La deuda pendiente, por Carmen McEvoy
La deuda pendiente, por Carmen McEvoy
Carmen McEvoy

En 1984, camino a Tastabamba, distrito de Chungui, fuerzas combinadas de la Ronda Campesina de Pallccas y efectivos de las Fuerzas Armadas realizaron una incursión en la que detuvieron a 18 mujeres a quienes encerraron en una casa. Al día siguiente, cuando los militares y ronderos ya se habían marchado, los pobladores las encontraron muertas y desfiguradas por los disparos. Tiempo después, 600 integrantes de una columna de Sendero Luminoso entraron a un anexo del mismo distrito. Los atacantes, algunos de ellos encapuchados, portaban armas de fuego, además de palos, cuchillos y huaracas. Ese día, los comandos de la muerte asesinaron, principalmente a puñaladas, a casi 40 personas, entre niños y adultos. A continuación, el pueblo fue saqueado y luego quemado debido a que sus habitantes se organizaron en comités de autodefensa.

Una buena parte de los miles de peruanos que perecieron en la “guerra milenaria” declarada al Estado Peruano por un puñado de fanáticos, liderados por Abimael Guzmán, fueron enterrados en fosas comunes que ellos mismos cavaron. Ese fue el caso de los asesinados, luego de una cruel tortura, por una columna del Ejército, en el sector de Picchi Cucho. Sin embargo, la mayor matanza de población civil, de la que se tiene recuerdo, ocurrió en Chungui, un distrito de la provincia de La Mar, en la región Ayacucho, donde murieron 1.384 personas entre 1983 y 1994. De acuerdo al Ministerio Público, los perpetradores fueron miembros de Sendero Luminoso, comités de autodefensa y fuerzas del orden o policiales. En la zona más devastada por la violencia, denominada Ojo de Perro, se encontraron, hace un par de años, 19 fosas. Ellas contenían los restos de 56 civiles, entre ellos 13 menores (el más pequeño de dos años) y dos mujeres, probablemente fusilados y desmembrados, según observan los expertos. En la escena del crimen aparecieron casquillos de fusil de guerra calibre 77, pertenecientes a la fábrica de armas y municiones del Ejército.

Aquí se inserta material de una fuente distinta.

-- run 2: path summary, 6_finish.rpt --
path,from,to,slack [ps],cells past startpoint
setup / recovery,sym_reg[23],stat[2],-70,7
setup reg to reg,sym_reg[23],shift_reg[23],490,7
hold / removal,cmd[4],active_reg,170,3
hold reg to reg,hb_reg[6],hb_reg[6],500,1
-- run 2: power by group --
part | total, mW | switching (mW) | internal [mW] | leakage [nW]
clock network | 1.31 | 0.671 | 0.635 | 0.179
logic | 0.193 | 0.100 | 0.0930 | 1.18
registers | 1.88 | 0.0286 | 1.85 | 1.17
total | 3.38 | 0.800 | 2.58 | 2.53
--- config.mk ---
export PLATFORM = sky130hd
export DESIGN_NAME = acd_damm
export DESIGN_NICKNAME = d
export VERILOG_FILES = /design/src/rtl/acd_pkg.sv /design/src/rtl/acd_damm.sv
export SDC_FILE = /design/constraint.sdc
export NUM_CORES = 1
export LEC_CHECK = 0
export BUFFER_PORTS_ARGS = -buffer_cell sky130_fd_sc_hd__buf_2
export CAP_MARGIN = 10
export CORE_MARGIN = 3
export CORE_UTILIZATION = 60
export DETAILED_ROUTE_END_ITERATION = 10
export MAX_ROUTING_LAYER = met4
export PLACE_DENSITY_LB_ADDON = 0.25
export SYNTH_ARGS = -nofsm -noshare
export SYNTH_HDL_FRONTEND = slang
export SYNTH_SLANG_ARGS = --single-unit
--- constraint.sdc ---
create_clock -name vclk -period 31.4
set_input_delay 3.14 -clock vclk [all_inputs]
set_output_delay 3.14 -clock vclk [all_outputs]
set_load 0.02 [all_outputs]
--- src/rtl/acd_pkg.sv ---
package acd_pkg;

  // Field widths.
  localparam int unsigned IDENT_W = 30;
  localparam int unsigned DEC_W   = 8;
  localparam int unsigned DATA_W  = 27;
  localparam int unsigned PREC_W  = 4;
  localparam int unsigned NUM_W   = 32;
  localparam int unsigned DIGIT_W = 4;
  localparam int unsigned NDIGITS = 8;

  // Configuration port widths.
  localparam int unsigned CFG_IDX_W  = 3;
  localparam int unsigned CFG_DATA_W = 27;

  // Largest data part plus one: eight decimal digits.
  localparam logic [DATA_W-1:0] DATA_LIMIT = 27'd100000000;

  // Reciprocal constants for the constant dividers.
  // n / 10 = (n * RECIP10) >> 35 for any 32-bit n.
  localparam logic [31:0]       RECIP10      = 32'hCCCCCCCD;
  localparam int unsigned       RECIP10_SH   = 35;
  // n / 10000 = (n * RECIP10K) >> 40 for n below 100000000.
  localparam logic [DATA_W-1:0] RECIP10K     = 27'd109951163;
  localparam int unsigned       RECIP10K_SH  = 40;
  // n / 100 = (n * RECIP100) >> 20 for n below 10000.
  localparam logic [13:0]       RECIP100     = 14'd10486;
  localparam int unsigned       RECIP100_SH  = 20;

  // Register levels inside the digit splitter.
  localparam int unsigned DIGIT_LAT = 6;

  typedef enum logic [CFG_IDX_W-1:0] {
    REG_MIN_DATA    = 3'd0,
    REG_MAX_DATA    = 3'd1,
    REG_MAX_DEC     = 3'd2,
    REG_NATIVE_ID   = 3'd3,
    REG_DOLLAR_ID   = 3'd4,
    REG_VESTING_ID  = 3'd5
  } cfg_idx_e;

  typedef enum logic [1:0] {
    ST_OK        = 2'd0,
    ST_RANGE     = 2'd1,
    ST_BAD_CHECK = 2'd2,
    ST_BAD_DEC   = 2'd3
  } status_e;

  typedef enum logic [1:0] {
    SP_ORDINARY = 2'd0,
    SP_NATIVE   = 2'd1,
    SP_DOLLAR   = 2'd2,
    SP_VESTING  = 2'd3
  } special_e;

  // Per-item results known before the check digit is computed.
  typedef struct packed {
    logic                 range_bad;
    logic [DIGIT_W-1:0]   check;
    special_e             special;
    logic                 dec_good;
    logic [NUM_W-1:0]     number;
  } side_t;

  // Damm quasigroup, row = interim digit, column = next digit.
  localparam logic [DIGIT_W-1:0] DAMM_TAB [100] = '{
    4'd0, 4'd3, 4'd1, 4'd7, 4'd5, 4'd9, 4'd8, 4'd6, 4'd4, 4'd2,
    4'd7, 4'd0, 4'd9, 4'd2, 4'd1, 4'd5, 4'd4, 4'd8, 4'd6, 4'd3,
    4'd4, 4'd2, 4'd0, 4'd6, 4'd8, 4'd7, 4'd1, 4'd3, 4'd5, 4'd9,
    4'd1, 4'd7, 4'd5, 4'd0, 4'd9, 4'd8, 4'd3, 4'd4, 4'd2, 4'd6,
    4'd6, 4'd1, 4'd2, 4'd3, 4'd0, 4'd4, 4'd5, 4'd9, 4'd7, 4'd8,
    4'd3, 4'd6, 4'd7, 4'd4, 4'd2, 4'd0, 4'd9, 4'd5, 4'd8, 4'd1,
    4'd5, 4'd8, 4'd6, 4'd9, 4'd7, 4'd2, 4'd0, 4'd1, 4'd3, 4'd4,
    4'd8, 4'd9, 4'd4, 4'd5, 4'd3, 4'd6, 4'd2, 4'd0, 4'd1, 4'd7,
    4'd9, 4'd4, 4'd3, 4'd8, 4'd6, 4'd1, 4'd7, 4'd2, 4'd0, 4'd5,
    4'd2, 4'd5, 4'd8, 4'd1, 4'd4, 4'd3, 4'd6, 4'd7, 4'd9, 4'd0
  };

  // One step of the Damm recurrence.
  function automatic logic [DIGIT_W-1:0] damm_step(input logic [DIGIT_W-1:0] s,
                                                   input logic [DIGIT_W-1:0] d);
    logic [6:0] idx;
    begin
      idx = 7'(s) * 7'd10 + 7'(d);
      return DAMM_TAB[idx];
    end
  endfunction

endpackage

--- src/rtl/acd_damm.sv ---
module acd_damm (
  input  logic [acd_pkg::NDIGITS-1:0][acd_pkg::DIGIT_W-1:0] digits_i,
  output logic [acd_pkg::DIGIT_W-1:0]                       check_o
);
  import acd_pkg::*;

  // Run the quasigroup over the digits, most significant first, from zero.
  always_comb begin
    logic [DIGIT_W-1:0] interim;
    interim = '0;
    for (int i = NDIGITS - 1; i >= 0; i--) begin
      interim = damm_step(interim, digits_i[i]);
    end
    check_o = interim;
  end

endmodule

======== Yosys cells after proc, flatten, opt, wreduce, memory -nomap -nowiden ========
Memory sizes are Yosys's and may differ from the RTL's.
Cells that the tools add are included.
cells by class
  bitwise logic cells ..................... 8
  mux-type cells .......................... 16
  $mul .................................... 7
  $lt $le $gt $ge ......................... 8
  add/sub/neg operators ................... 7
operators by type and width
  operator                                                            count
  8-bit greater-or-equal comparator, second input constant            8
  4-bit 2-to-1 mux                                                    16
  7-bit inverter with 8-bit output                                    7
  7-bit by 4-bit adder with 7-bit output                              7
  4-bit by 3-bit multiplier with 6-bit output, second input constant  7
  4-bit inverter with 8-bit output                                    1
storage, ports and cells
  memory bits (read-only) ................. 4096
  flip-flop bits (word level) ............. 0
  output and inout port bits .............. 4
  memories ................................ 8
memories
  name              depth  width  rd ports  clocked after Yosys merged registers in  wr ports  line           RTL
  (name not given)  128    4      1         0                                        0         acd_pkg.sv:85  return DAMM_TAB[idx];
  (name not given)  128    4      1         0                                        0         acd_pkg.sv:85
  (name not given)  128    4      1         0                                        0         acd_pkg.sv:85
  (name not given)  128    4      1         0                                        0         acd_pkg.sv:85
  (name not given)  128    4      1         0                                        0         acd_pkg.sv:85
  (name not given)  128    4      1         0                                        0         acd_pkg.sv:85
  2 more memories   -      -      -         -                                        -         -

======== Depth between registers and ports, before layout ========
  depth in word-level cells ............... 46
  gate-level depth with buffers ........... 96
  mapped depth without buffers ............ 90

======== Least setup slack after synthesis ========
OpenSTA, ideal clock, no wires.
  kind .................................... input to output
  from .................................... in digits_i[28] (netlist bit)
  to ...................................... out check_o[2] (netlist bit)
  path slack .............................. 6136 ps
  stages on the path ...................... 77
  arrival ................................. 22124 ps
  buffers on the path ..................... 6
  required time ........................... 28260 ps
  cell sequence ........................... inv_1 -> ha_1 -> buf_6 -> mux2i_1 -> o21ai_0 -> xnor2_1 -> ha_1 -> nand2_1 -> o32a_1 -> a211o_1 -> o2111ai_1 -> buf_2 -> buf_1 -> mux4_2 -> a21oi_1 -> a21oi_1 -> o21ai_0 -> ha_1 -> [... 41 more ...] -> fa_1 -> nor3b_1 -> xor2_1 -> nor2_1 -> mux2_4 -> or2_2 -> mux4_2 -> ha_1 -> ha_1 -> xnor2_1 -> clkbuf_1 -> clkbuf_1 -> o21ai_0 -> a21oi_1 -> nor2_1 -> o21ai_0 -> o21ai_0 -> mux2i_1
on the way
  word-level cells in the longest chain between the ends .. 46
ends and longest elaborated chain
  what                                                    line           RTL
  from (decl)                                             acd_damm.sv:2  input logic [acd_pkg::NDIGITS-1:0][acd_pkg::DIGIT_W-1:0] digits_i,
  4-bit inverter with 8-bit output (implied by the code)  acd_pkg.sv:85
  memory read 128 x 4 bit                                 -
  4-bit 2-to-1 mux (implied by the code) (2 in a row)     acd_pkg.sv:85
  4-bit by 3-bit multiplier with 6-bit output             acd_pkg.sv:84  idx = 7'(s) * 7'd10 + 7'(d);
  7-bit by 4-bit adder with 7-bit output                  acd_pkg.sv:84
  7-bit inverter with 8-bit output (implied by the code)  acd_pkg.sv:85
  memory read 128 x 4 bit                                 -
  4-bit 2-to-1 mux (implied by the code) (2 in a row)     acd_pkg.sv:85
  [... 26 more ...]                                       -
  7-bit inverter with 8-bit output (implied by the code)  acd_pkg.sv:85
  memory read 128 x 4 bit                                 -
  4-bit 2-to-1 mux (implied by the code) (2 in a row)     acd_pkg.sv:85
  4-bit by 3-bit multiplier with 6-bit output             acd_pkg.sv:84
  7-bit by 4-bit adder with 7-bit output                  acd_pkg.sv:84
  7-bit inverter with 8-bit output (implied by the code)  acd_pkg.sv:85
  memory read 128 x 4 bit                                 -
  4-bit 2-to-1 mux (implied by the code) (2 in a row)     acd_pkg.sv:85
  to (decl)                                               acd_damm.sv:3  output logic [acd_pkg::DIGIT_W-1:0] check_o
Every way passes these cells. The select of a mux whose other input is x is not followed.

======== Worst setup path in the final report ========
  from .................................... in digits_i[28] (netlist bit)
  to ...................................... out check_o[3] (netlist bit)
The elaborated chain is that of the path after synthesis.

En la última década se han excavado 4.080 fosas en Ayacucho, Apurímac y Huancavelica. En este trabajo de reconocimiento de la identidad de las víctimas del fuego cruzado entre las huestes de Sendero Luminoso y columnas del Ejército ha cumplido un rol fundamental José Pablo Baraybar y el Equipo Peruano de Antropología Forense. Mediante este invalorable esfuerzo se han recuperado 2.040 restos humanos, e identificado 1.211 víctimas con pruebas de antropología forense y exámenes de ADN. 

La semana pasada, el Ministerio Público entregó a sus familiares los restos de medio centenar de víctimas de la violencia. Los cajones blancos que vimos en la catedral de Ayacucho corresponden a algunos de los ciudadanos peruanos asesinados en Chungui. Duele mucho ver la ausencia del Estado en un acto tan importante por su dimensión humana e inclusiva, para usar esa palabra que gusta tanto al gobierno de turno. Porque un cadáver sin nombre tirado en una fosa pérdida es el acto de exclusión y agresión más cruel que se puede cometer contra un ser humano. El silencio del Estado –salvo un escueto comunicado– obliga a recordarle la necesidad de un plan nacional de exhumaciones. Una política posconflicto, como propone Gisela Ortiz, que otorgue recursos para saldar esa deuda pendiente que tiene el Perú con miles de conciudadanos. Ellos claman por los cuerpos de sus familiares, pero también por una justicia que sea implacable contra los que los condenaron a la muerte y al olvido.